CRISPR research is becoming big business: venture-capital firms are competing with one another to invest millions, and any patent holder would have the right to impose licensing fees. Whoever wins stands to make a fortune. Other achievements are also at stake, possibly including a Nobel Prize. . . .

From the moment that manipulating genes became possible, many people, including some of those involved in the experiments, were horrified by the idea of scientists in lab coats rearranging the basic elements of life. . . .

Normally, it takes years for genetic changes to spread through a population. That is because, during sexual reproduction, each of the two versions of any gene has only a fifty per cent chance of being inherited. But a “gene drive”—which is named for its ability to propel genes through populations over many generations—manages to override the traditional rules of genetics. A mutation made by CRISPR on one chromosome can copy itself in every generation, so that nearly all descendants would inherit the change. . . .

While CRISPR will clearly make it possible to alter our DNA, serious risks remain. Jennifer Doudna has been among the most vocal of those calling for caution on what she sees as the inevitable march toward editing human genes. “It’s going to happen,” she told me the first time we met, in her office at Berkeley. “As a research tool, CRISPR could hardly be more valuable—but we are far from the day when it should be used in a clinical setting.” . . .
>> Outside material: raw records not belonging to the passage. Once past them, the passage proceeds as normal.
**config.mk**
```make
export PLATFORM = sky130hd
export DESIGN_NAME = tpu_instr_scheduler_flat
export DESIGN_NICKNAME = d
export VERILOG_FILES = /design/src/rtl/tpu_instr_scheduler_if.sv /design/src/rtl/tpu_instr_scheduler.sv /design/src/flat_wrapper.sv
export SDC_FILE = /design/constraint.sdc
export NUM_CORES = 1
export LEC_CHECK = 0
export ABC_AREA = 0
export ABC_CLOCK_PERIOD_IN_PS = 9010
export CAP_MARGIN = 20
export CORE_UTILIZATION = 55
export CTS_CLUSTER_DIAMETER = 200
export CTS_CLUSTER_SIZE = 40
export DETAILED_ROUTE_END_ITERATION = 10
export PLACE_DENSITY = 0.76
export SKIP_CTS_REPAIR_TIMING = 1
export SYNTH_ARGS = -nofsm -noshare
export SYNTH_HDL_FRONTEND = slang
export SYNTH_SLANG_ARGS = --single-unit
```
**constraint.sdc**
```tcl
create_clock -name clk -period 9.01 [get_ports clk]
set_input_delay 1.802 -clock clk [delete_from_list [all_inputs] [get_ports clk]]
set_output_delay 1.802 -clock clk [all_outputs]
set_load 0.05 [all_outputs]
```
**src/rtl/tpu_instr_scheduler_if.sv**
```systemverilog
// Handshake bundle between the host/tpu_core side and the instruction scheduler.
// master = environment (host + core), slave = scheduler.
interface tpu_instr_scheduler_if #(
    parameter int FIFO_DEPTH = 16
) ();
    localparam int CW = $clog2(FIFO_DEPTH) + 1;

    logic          enable;
    logic [79:0]   host_instr;
    logic          host_valid;
    logic          host_ready;
    logic [79:0]   instr_port;
    logic          instr_enable;
    logic          busy;
    logic          synchronize;
    logic          sync_done;
    logic [CW-1:0] fifo_count;

    modport master (
        output enable, host_instr, host_valid, busy, synchronize,
        input  host_ready, instr_port, instr_enable, sync_done, fifo_count
    );

    modport slave (
        input  enable, host_instr, host_valid, busy, synchronize,
        output host_ready, instr_port, instr_enable, sync_done, fifo_count
    );
endinterface

```
**src/rtl/tpu_instr_scheduler.sv**
```systemverilog
// Instruction FIFO plus issue FSM feeding tpu_core; instr word = {opcode, length, buffer_addr, acc_addr}.
// Optional TPU_SCHED_PERF_EN adds saturating issued_count / stall_count outputs.
module tpu_instr_scheduler #(
    parameter int         FIFO_DEPTH  = 16,
    parameter logic [7:0] SYNC_OPCODE = 8'hFF
) (
    input  logic        clk,
    input  logic        rst,
`ifdef TPU_SCHED_PERF_EN
    output logic [31:0] issued_count,
    output logic [31:0] stall_count,
`endif
    tpu_instr_scheduler_if.slave bus
);
    localparam int PW = $clog2(FIFO_DEPTH);
    localparam int CW = PW + 1;

    typedef enum logic [1:0] {IDLE, HOLD, SYNC_WAIT} state_t;

    state_t        state_q, state_d;
    logic [79:0]   mem [FIFO_DEPTH];
    logic [PW-1:0] wr_ptr_q, wr_ptr_d;
    logic [PW-1:0] rd_ptr_q, rd_ptr_d;
    logic [CW-1:0] count_q, count_d;
    logic [79:0]   instr_port_q, instr_port_d;
    logic          instr_enable_q, instr_enable_d;
    logic          sync_done_q, sync_done_d;
    logic          push, pop, empty, full;
    logic [79:0]   head;

    assign empty = (count_q == '0);
    assign full  = (count_q == CW'(FIFO_DEPTH));
    // Full is judged on the registered count, so a push is refused even when a pop frees a slot.
    assign push  = bus.host_valid && !full;
    assign head  = mem[rd_ptr_q];

    always_comb begin
        state_d        = state_q;
        pop            = 1'b0;
        instr_port_d   = instr_port_q;
        instr_enable_d = 1'b0;
        sync_done_d    = 1'b0;
        case (state_q)
            IDLE: begin
                if (bus.enable && !empty && !bus.busy) begin
                    pop            = 1'b1;
                    instr_port_d   = head;
                    instr_enable_d = 1'b1;
                    state_d        = (head[79:72] == SYNC_OPCODE) ? SYNC_WAIT : HOLD;
                end
            end
            HOLD: state_d = IDLE;
            SYNC_WAIT: begin
                if (bus.synchronize) begin
                    sync_done_d = 1'b1;
                    state_d     = IDLE;
                end
            end
            default: state_d = IDLE;
        endcase
        wr_ptr_d = wr_ptr_q + PW'(push);
        rd_ptr_d = rd_ptr_q + PW'(pop);
        count_d  = count_q + CW'(push) - CW'(pop);
    end

    always_ff @(posedge clk) begin
        if (!rst) begin
            state_q        <= IDLE;
            wr_ptr_q       <= '0;
            rd_ptr_q       <= '0;
            count_q        <= '0;
            instr_port_q   <= '0;
            instr_enable_q <= 1'b0;
            sync_done_q    <= 1'b0;
        end else begin
            state_q        <= state_d;
            wr_ptr_q       <= wr_ptr_d;
            rd_ptr_q       <= rd_ptr_d;
            count_q        <= count_d;
            instr_port_q   <= instr_port_d;
            instr_enable_q <= instr_enable_d;
            sync_done_q    <= sync_done_d;
        end
    end

    // Storage carries no reset; the pointers alone define which entries are live.
    always_ff @(posedge clk) begin
        if (push) begin
            mem[wr_ptr_q] <= bus.host_instr;
        end
    end

    assign bus.host_ready   = !full;
    assign bus.instr_port   = instr_port_q;
    assign bus.instr_enable = instr_enable_q;
    assign bus.sync_done    = sync_done_q;
    assign bus.fifo_count   = count_q;

`ifdef TPU_SCHED_PERF_EN
    logic [31:0] issued_count_q, issued_count_d;
    logic [31:0] stall_count_q, stall_count_d;

    always_comb begin
        issued_count_d = issued_count_q;
        stall_count_d  = stall_count_q;
        if (instr_enable_q && (issued_count_q != '1)) begin
            issued_count_d = issued_count_q + 32'd1;
        end
        if ((state_q == IDLE) && !empty && (bus.busy || !bus.enable) && (stall_count_q != '1)) begin
            stall_count_d = stall_count_q + 32'd1;
        end
    end

    always_ff @(posedge clk) begin
        if (!rst) begin
            issued_count_q <= '0;
            stall_count_q  <= '0;
        end else begin
            issued_count_q <= issued_count_d;
            stall_count_q  <= stall_count_d;
        end
    end

    assign issued_count = issued_count_q;
    assign stall_count  = stall_count_q;
`endif
endmodule

```
**src/flat_wrapper.sv**
```systemverilog
// flat-port wrapper written by rule: the top's interface ports become plain ports
module tpu_instr_scheduler_flat 
#(
    parameter int         FIFO_DEPTH  = 16,
    parameter logic [7:0] SYNC_OPCODE = 8'hFF
)
  (clk, rst, bus_enable, bus_host_instr, bus_host_valid, bus_busy, bus_synchronize, bus_host_ready, bus_instr_port, bus_instr_enable, bus_sync_done, bus_fifo_count);
  tpu_instr_scheduler_if #(.FIFO_DEPTH(FIFO_DEPTH)) bus_i ();
  input  logic clk;
  input  logic rst;
  input wire logic [$bits(bus_i.enable)-1:0] bus_enable;
  input wire logic [$bits(bus_i.host_instr)-1:0] bus_host_instr;
  input wire logic [$bits(bus_i.host_valid)-1:0] bus_host_valid;
  input wire logic [$bits(bus_i.busy)-1:0] bus_busy;
  input wire logic [$bits(bus_i.synchronize)-1:0] bus_synchronize;
  output wire logic [$bits(bus_i.host_ready)-1:0] bus_host_ready;
  output wire logic [$bits(bus_i.instr_port)-1:0] bus_instr_port;
  output wire logic [$bits(bus_i.instr_enable)-1:0] bus_instr_enable;
  output wire logic [$bits(bus_i.sync_done)-1:0] bus_sync_done;
  output wire logic [$bits(bus_i.fifo_count)-1:0] bus_fifo_count;
  assign bus_i.enable = bus_enable;
  assign bus_i.host_instr = bus_host_instr;
  assign bus_i.host_valid = bus_host_valid;
  assign bus_i.busy = bus_busy;
  assign bus_i.synchronize = bus_synchronize;
  assign bus_host_ready = bus_i.host_ready;
  assign bus_instr_port = bus_i.instr_port;
  assign bus_instr_enable = bus_i.instr_enable;
  assign bus_sync_done = bus_i.sync_done;
  assign bus_fifo_count = bus_i.fifo_count;
  tpu_instr_scheduler #(.FIFO_DEPTH(FIFO_DEPTH), .SYNC_OPCODE(SYNC_OPCODE)) u_core (.clk(clk), .rst(rst), .bus(bus_i));
endmodule
```
**Word-level counts from Yosys, hierarchy flattened**

Memory sizes are Yosys's and may differ from the RTL's. A register that Yosys moved wholly into a read port is not among the register bits.
Index checks and enable logic that the tools add are counted.
Widths: inputs -> output; s select.

- Bits in registers: 97
- Bits in writable memories: 1280
- Output and inout bits: 88
- Word-level logic and storage cells: 38
- Memories: 1

- Add/subtract/negate cells: 4
- Equality and inequality tests: 5
- Mux-type cells: 10
- Reduce and logical (&&, ||, !) cells: 11

Memory list:

| memory | depth | width | read ports | clocked after Yosys merged registers in | wr ports | RTL line | text |
|---|---|---|---|---|---|---|---|
| u_core.mem | 16 | 80 | 1 | 1 | 1 | tpu_instr_scheduler.sv:21 | `logic [79:0] mem [FIFO_DEPTH];` |

Operator list:

| cell | number |
|---|---|
| $add 4x1->4 | 2 |
| $eq 8x8->1 const B | 1 |
| $mux 2 | 3 |
| $reduce_and 2->1 | 3 |
| $add 5x1->5 | 1 |
| $eq 5x5->1 const B | 1 |
| $logic_not 5->1 | 1 |
| $mux 1 | 5 |
| $sub 5x1->5 | 1 |
| $mux 4 | 1 |
| $pmux 2 s2 | 1 |
| $logic_and 1x1->1 | 3 |
| $logic_not 1->1 | 3 |
| $eq 2x2->1 const B | 1 |
| $logic_not 2->1 | 1 |
| $ne 2x1->1 const B | 1 |
| $ne 2x2->1 const B | 1 |

**Longest topological paths before layout**

Gate-level depths: netlist of the first run.

- Depth after elaboration: 8
- Gate-level depth with buffers: 16

**Worst setup path after synthesis of the first run**

OpenSTA, ideal clock, no wires.

- Kind: in2reg
- Start point: in bus_host_valid
- End point: mem u_core.mem[0][0] (enable)
- Arrival: 8021 ps
- Data required time: 8394 ps
- Path slack: 373 ps
- Cell stages on the path: 4
- Path through: and2_1 -> clkbuf_1 -> or3b_2 -> nor3_1

- Longest elaborated chain between the ends: 3

RTL lines:

| what | RTL line | text |
|---|---|---|
| start: declaration | flat_wrapper.sv:13 | `input wire logic [$bits(bus_i.host_valid)-1:0] bus_host_valid;` |
| $logic_and 1x1->1 | tpu_instr_scheduler.sv:34 | `assign push = bus.host_valid && !full;` |
| $mux 1 | tpu_instr_scheduler.sv:88 | `if (push) begin` |
| $mux 1 (not written as such) | tpu_instr_scheduler.sv:89 | `mem[wr_ptr_q] <= bus.host_instr;` |
| end: declaration | tpu_instr_scheduler.sv:21 |  |

Every way passes these cells.

**Worst setup path after layout of the first run**

- Start point: in bus_enable
- End point: reg u_core.count_q[4] (netlist: u_core.bus.fifo_count[4])

- Longest elaborated chain between the ends: 5

RTL lines:

| what | RTL line | text |
|---|---|---|
| start: declaration | flat_wrapper.sv:11 | `input wire logic [$bits(bus_i.enable)-1:0] bus_enable;` |
| $logic_and 1x1->1 (2 in series) | tpu_instr_scheduler.sv:45 | `if (bus.enable && !empty && !bus.busy) begin` |
| $mux 1 | tpu_instr_scheduler.sv:45 |  |
| $mux 1 | tpu_instr_scheduler.sv:43 | `case (state_q)` |
| $sub 5x1->5 | tpu_instr_scheduler.sv:63 | `count_d = count_q + CW'(push) - CW'(pop);` |
| end signal: assignment | tpu_instr_scheduler.sv:79 | `count_q <= count_d;` |
| end: declaration | tpu_instr_scheduler.sv:24 | `logic [CW-1:0] count_q, count_d;` |

Every way passes these cells.
A chain may end at the register's enable or synchronous reset.

==> results of run 1 <==
state kept, by name, indices dropped and copies added, names as in the netlist:
| name | count |
|---|---|
| u_core.bus.fifo_count | 5 |
| u_core.bus.instr_enable | 1 |
| u_core.bus.instr_port | 80 |
| u_core.bus.sync_done | 1 |
| u_core.mem | 1280 |
| u_core.rd_ptr_q | 4 |
| u_core.state_q | 2 |
| u_core.wr_ptr_q | 4 |
power by group through the flow:
stage | Sequential, mW | Clock (mW) | Combinational (mW)
after global placement | 7.50 | 0 | 1.98
after floorplan | 7.71 | 0 | 1.23
after detailed placement | 7.52 | 0 | 2.01
final | 7.37 | 2.62 | 1.98
after CTS | 7.38 | 2.66 | 2.01
after global routing | 7.40 | 2.84 | 2.12
cell families after synthesis:
logic type	share of synthesized area
flops	0.780
fa+ha+maj	0.00280
xor+xnor	0.00118
buf+inv	0.0132
mux	0.170
compound gates	0.0148
simple gates	0.0178
area by class of cell:
type	count	area, sq um	area share
repair buffers	221	2180	0.0389
inverters	11	42.5	0.000757
multi-input cells	735	10800	0.193
clock inverters	3	47.5	0.000846
well taps	1254	1570	0.0279
flip-flops and latches	1377	40400	0.719
clock buffers	70	1130	0.0202
path summary, 6_finish.rpt:
path,cells after the start,from,to,slack (ns)
max,14,bus_enable,u_core.bus.fifo_count[4],4.20
min,2,u_core.bus.instr_port[48],u_core.bus.instr_port[48],0.46
max reg2reg,15,u_core.bus.fifo_count[2],u_core.bus.fifo_count[4],4.85
min reg2reg,2,u_core.bus.instr_port[48],u_core.bus.instr_port[48],0.46
layer usage:
metal | vias to the layer above | routed length, um
li1 | 9561 | -
met1 | 12603 | 41700
met2 | 956 | 56700
met3 | 118 | 8030
met4 | 14 | 1960
met5 | - | 99
through the flow:
step                      std cells  hold WS [ns]  cell area [sq um]  worst slack [ns]  total power, mW
after CTS                      3670         0.464              56200              4.19             12.1
after detailed placement       3597         0.445              55000              3.50             9.53
after global placement         3597         0.442              55000              3.44             9.48
final                          3671         0.460              56200              4.20             12.0
after global routing           3671         0.480              56200              3.84             12.4
after floorplan                2244         0.457              51800             0.373             8.94
cell usage in the layout (no fill, tap or decap), drive strengths merged, types with 4 or more instances in the layout:
| master | count |
|---|---|
| edfxtp | 1280 |
| mux4 | 392 |
| clkdlybuf4s50 | 172 |
| nand2 | 171 |
| dfxtp | 97 |
| a21boi | 80 |
| clkbuf | 70 |
| buf | 49 |
| a22oi | 16 |
| nor2 | 16 |
| and2 | 13 |
| inv | 12 |
| ha | 10 |
| nand3 | 4 |
| nor3 | 4 |
| xnor2 | 4 |
worst max-delay path, delay by kind of cell:
family | cells | cell delay, ns
simple gates | 4 | 0.72
buf+inv | 5 | 1.40
fa+ha+maj | 3 | 0.99
compound gates | 2 | 0.43
==> results.md, run 1 <==
- Internal power: 9.03 mW
- Slowest CP cell: clkinv_2
- Core ar.: 0.0933 sq mm
- CTS root buffer: clkbuf_16
- Post-synth EDFFs: 1280
- Post-route ant nets: 0
- Worst Skew: 0.0340 ns
- Sw Ratio: 0.246
- Share of cells above drive strength 1: 0.211
- Count leader, synth: edfxtp_1
- Dominant cells by area after synthesis: edfxtp_1 74%, mux4_2 17%, dfxtp_1 3.8%
- PortBufs: 173
- Area leader, netlist: edfxtp_1
- Synthesized netlist net count: 2341
- Num CTS Buffers: 40
- Async SR Flop Fraction: 0
- Hold Vio Cnt, Final: 0
- PwrDens: 213 mW/mm^2
- Register bit total from synthesis: 1377
- Largest net degree at the start of global routing: 100
- Met2 Use GR: 0.397
- Die area: 0.0954 sq mm
- Die X: 309 um
- Drt initial violations: 2721
- Flop pwr share: 0.616
- Met3 usage: 0.0336
- Post-Route Utilization: 0.602
- Syn-to-layout area delta: 8.56%
- GRT Resource Usage Total: 0.232
- Final setup fails: 0
- Sequential fraction of the synthesis area: 0.780
- Power share of the combinational group: 0.166
- Post-route DRC: 0
- GPL Wtd Cong: 0.739
- Crit end category: flip-flop
- Worst path max stage delay: 0.83 ns
- GRT busiest layer: met2
- Clock power frac: 0.219
- Critical Path RT: 9.56 ns
- Clock sinks: 1377
- IO Pins: 174
- Crit start category: input pin
- Fmax: 0.208 GHz
- Outcome: finished clean
- Skew-Pair Late Insertion Delay: 0.65 ns
- Lkg Pwr: 16.5 nW
- Slew HR: 0.283
- Gate Count Post-Synth: 2244
- Fin nets: 2483
- Critical Path AT: 5.37 ns
- Synth warn: 0
- Average size of a mapped cell: 23.1 sq um
- Post-Syn Area: 0.0518 sq mm
- Most frequent CP cell: inv_1
- Crit-path cells: clkdlybuf4s50_1 > nor4b_1 > o21ai_4 > clkinv_2 > ha_1 > inv_1 > ha_1 > inv_1 > fa_1 > inv_1 > a21oi_1 > nor2_1 > or3_1 > and3_1
- Clock slew at reported path FFs: 0.14 ns
- DR WL/cell: 29.5 um
- Antenna violations before repair: 9
- Via count: 23.3k
- HP Class: flip-flop to flip-flop
- Maximum root-to-sink buffer count: 3
- Crit-path max FO: 38
- Tcrit/Tclk final: 0.534
- Vias per cell: 6.33
- Worst vdd ir: 0.000178 V
- Setup TNS: 0 ns
- H-tree levels: 2
- Post-synth top area share: 0.742
- First-pass GRT wire length: 159 mm
- Antenna diodes: 0
- Gr ovfl total: 0
- Max Cap Viol: 0
- Floorplan row count: 112
- Placed wire-length estimate: 56.8 mm
- Actual slew at the worst max-slew pin: 1.08 ns
- CTS tree: done
- RSZ-0062 raised after global routing: false
- Filler instances: 6405
- Tmin final: 4.81 ns
- Cell variety after synth: 36
- Slew Viols, Final: 0
- Psw: 2.94 mW
- TritonRoute pass-1 iters: 7
- Grt met1 use: 0.322
- Number of global-route vias before repair: 24.0k
- Die height: 309 um
- Initial core utilization: 0.555
- Total wire length: 108 mm
- Post-synth top flop: edfxtp_1
- Crit path kind: input pin to flip-flop
- Synth top cells by count: 1280 x edfxtp_1, 392 x mux4_2, 171 x nand2_1
(Power assumes the default switching activity.)
==> run 2, diff against run 1 <==
Settings changed: ABC_CLOCK_PERIOD_IN_PS 9010 to 4700, CORE_UTILIZATION 55 to 60, PLACE_DENSITY 0.76 to 0.78.
Clock period 9.01 ns to 4.7 ns, I/O delays scaled along.
==> run 2 against run 1 <==
Against the previous run:
- register-to-register slack worse by 3.1 ns
- combinational power grew 96%
- setup slack worse by 2.7 ns
- via count shrank 1.4%
- critical endpoint is now bus_host_ready
- highest routed layer unchanged
==> results.md, run 2 (synthesis results as in run 1) <==
- Outcome: finished clean
- Fin nets: 2485 (+0.081%)
- Tmin final: 3.20 ns
- GPL Wtd Cong: 0.759 (+2.7%)
- Crit path kind: flip-flop to output pin
- Flop pwr share: 0.614 (-0.002)
- Worst reg2reg path depth: 7 (-8)
- DR WL/cell: 29.6 um (+0.24%)
- Worst vdd ir: 0.000286 V (+60%)
- Place WS: 0.928 ns (-2.57 ns)
- TritonRoute pass-1 iters: 5 (-2)
- Floorplan row count: 107 (-4.5%)
- Core ar.: 0.0853 sq mm (-8.6%)
- Clock sinks: 1377 (unchanged)
- First-pass GRT wire length: 155 mm (-2.5%)
- Crit end category: output pin
- Post-route ant nets: 0 (unchanged)
- IO Pins: 174 (unchanged)
- Sw Ratio: 0.245 (-0.000928)
- Vias per cell: 6.42 (+1.4%)
- Initial core utilization: 0.607 (+0.0524)
- Skew-Pair Late Insertion Delay: 0.63 ns (-0.02 ns)
- H-tree levels: 2 (unchanged)
- GRT Resource Usage Total: 0.247 (+0.0154)
- Hold depth: 2 (unchanged)
- Total wire length: 106 mm (-2.5%)
- Crit-path max FO: 3 (-92%)
- Max reg flops: 1280 (unchanged)
- Critical Path RT: 3.76 ns (-5.80 ns)
- Final setup fails: 0 (unchanged)
- Share of cells above drive strength 1: 0.211 (+0.000653)
- Worst Skew: 0.0310 ns (-0.00298 ns)
- Drt initial violations: 2504 (-8.0%)
- Number of global-route vias before repair: 23.9k (-0.56%)
- Critical Path AT: 2.26 ns (-3.11 ns)
- Largest net degree at the start of global routing: 114 (+14%)
- HP Class: flip-flop to flip-flop
- Lkg Pwr: 16.6 nW (+0.35%)
- Internal power: 17.4 mW (+92%)
- Most common cell after layout, fill and taps aside: edfxtp_1
- Max Cap Viol: 0 (unchanged)
- Slew HR: 0.411 (+0.129)
- Most frequent cells in the layout: 1280 x edfxtp_1, 392 x mux4_2, 172 x clkdlybuf4s50_1
- CTS tree: done
- Tcrit/Tclk final: 0.682
- Slew Viols, Final: 0 (unchanged)
- PortBufs: 173 (unchanged)
- Gr ovfl total: 0 (unchanged)
- Die area: 0.0875 sq mm (-8.3%)
- Post-route DRC: 0 (unchanged)
- Cell area after layout: 0.0564 sq mm (+0.37%)
- Placed wire-length estimate: 55.7 mm (-1.8%)
- Psw: 5.64 mW (+91%)
- Hold Vio Cnt, Final: 0 (unchanged)
- PwrDens: 408 mW/mm^2 (+91%)
- Via count: 22.9k (-1.4%)
- Power share of the combinational group: 0.169 (+0.003)
- Clock slew at reported path FFs: 0.14 ns (about the same)
- Num CTS Buffers: 40 (unchanged)
- Crit start category: flip-flop
- RSZ-0062 raised after global routing: false
- Antenna violations before repair: 11 (+2)
- Hold Worst Slack: 0.463 ns (+0.00366 ns)
- Die height: 296 um (-4.2%)
- Largest register by flop count: u_core.mem
- Actual slew at the worst max-slew pin: 0.883 ns (-0.193 ns)
- Worst setup margin: 1.50 ns (-2.70 ns)
- CTS root buffer: clkbuf_16
- Die X: 296 um (-4.2%)
- Placement-stage cell area: 0.0552 sq mm (+0.35%)
- Maximum root-to-sink buffer count: 3 (unchanged)
- Fmax: 0.312 GHz
- Syn-to-layout area delta: 8.96%
- Clock power frac: 0.217 (-0.002)
==> run 2: cell types whose count changed in the layout (fill, tap and decap cells not counted) <==
cell / before / now
buf_4: 42 / 21
nor3_4: 0 / 4
nor3_2: 4 / 0
diode_2: 0 / 7
buf_12: 6 / 29
==> run 2: power groups by stage <==
| stage | Combinational [mW] | Sequential [mW] | Clock [mW] |
|---|---|---|---|
| 2_1_floorplan | 2.36 | 14.7 | 0 |
| 3_3_place_gp | 3.84 | 14.4 | 0 |
| 3_5_place_dp | 3.94 | 14.4 | 0 |
| 4_1_cts | 3.95 | 14.1 | 5.06 |
| 5_1_grt | 4.14 | 14.2 | 5.42 |
| 6_report | 3.89 | 14.1 | 4.99 |
==> run 2: final timing paths <==
check	slack, ns	start	end
worst min-delay path	0.46	u_core.bus.instr_port[41]	u_core.bus.instr_port[41]
worst max register to register	1.74	u_core.bus.fifo_count[3]	u_core.mem[3][8]
worst min register to register	0.46	u_core.bus.instr_port[41]	u_core.bus.instr_port[41]
worst max-delay path	1.50	u_core.bus.fifo_count[3]	bus_host_ready
==> run 2: final cells by class <==
cell class | count | area (sq um)
inverters | 11 | 42.5
diodes | 7 | 17.5
multi-input cells | 735 | 10900
repair buffers | 223 | 2490
clock buffers | 70 | 1130
clock inverters | 3 | 47.5
well taps | 1144 | 1430
flip-flops and latches | 1377 | 40400
fillers | 5258 | 28900
==> run 2: layer usage <==
layer	share of wire	global-route usage
met5	0.00069	0
met1	0.38	0.332
met3	0.063	0.0346
met4	0.024	0.0646
met2	0.53	0.430
==> run 2: through the flow <==
step / util / cells / setup TNS, ns / power, mW
finish: 0.662 / 3570 / 0 / 23.0
global route: 0.661 / 3566 / 0 / 23.7
CTS: 0.661 / 3562 / 0 / 23.1
detailed placement: 0.647 / 3489 / 0 / 18.3
global placement: 0.647 / 3489 / 0 / 18.2
floorplan: - / 2244 / -1047.36 / 17.1
==> run 2: worst max-delay path: stages, from the launching register on <==
cell             delay, ns
dfxtp_1               0.42
inv_1                 0.08
ha_1                  0.20
nand3_1               0.12
clkdlybuf4s50_1       0.81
Until April, the ethical debate over the uses of CRISPR technology in humans was largely theoretical. Then a group at Sun Yat-sen University, in southern China, attempted to repair, in eighty-six human embryos, the gene responsible for betathalassemia, a rare but often fatal blood disorder. If those disease genes, and genes that cause conditions like cystic fibrosis, could be modified successfully in a fertilized egg, the alteration could not only protect a single individual but eventually eliminate the malady from that person’s hereditary lineage. Given enough time, the changes would affect all of humanity. The response to the experiment was largely one of fear and outrage. The Times carried the story under the headline “Chinese Scientists Edit Genes of Human Embryos, Raising Concerns.” . . .

[Doudna] told me that she was constantly amazed by [CRISPR] potential, but when I asked if she had ever wondered whether the powerful new tool might do more harm than good she looked uncomfortable. “I lie in bed almost every night and ask myself that question,” she said. “When I’m ninety, will I look back and be glad about what we have accomplished with this technology? Or will I wish I’d never discovered how it works?”

Her eyes narrowed, and she lowered her voice almost to a whisper. “I have never said this in public, but it will show you where my psyche is,” she said. “I had a dream recently, and in my dream”—she mentioned the name of a leading scientific researcher—“had come to see me and said, ‘I have somebody very powerful with me who I want you to meet, and I want you to explain to him how this technology functions.’ So I said, Sure, who is it? It was Adolf Hitler. I was really horrified, but I went into a room and there was Hitler. He had a pig face and I could only see him from behind and he was taking notes and he said, ‘I want to understand the uses and implications of this amazing technology.’ I woke up in a cold sweat. And that dream has haunted me from that day. Because suppose somebody like Hitler had access to this—we can only imagine the kind of horrible uses he could put it to.”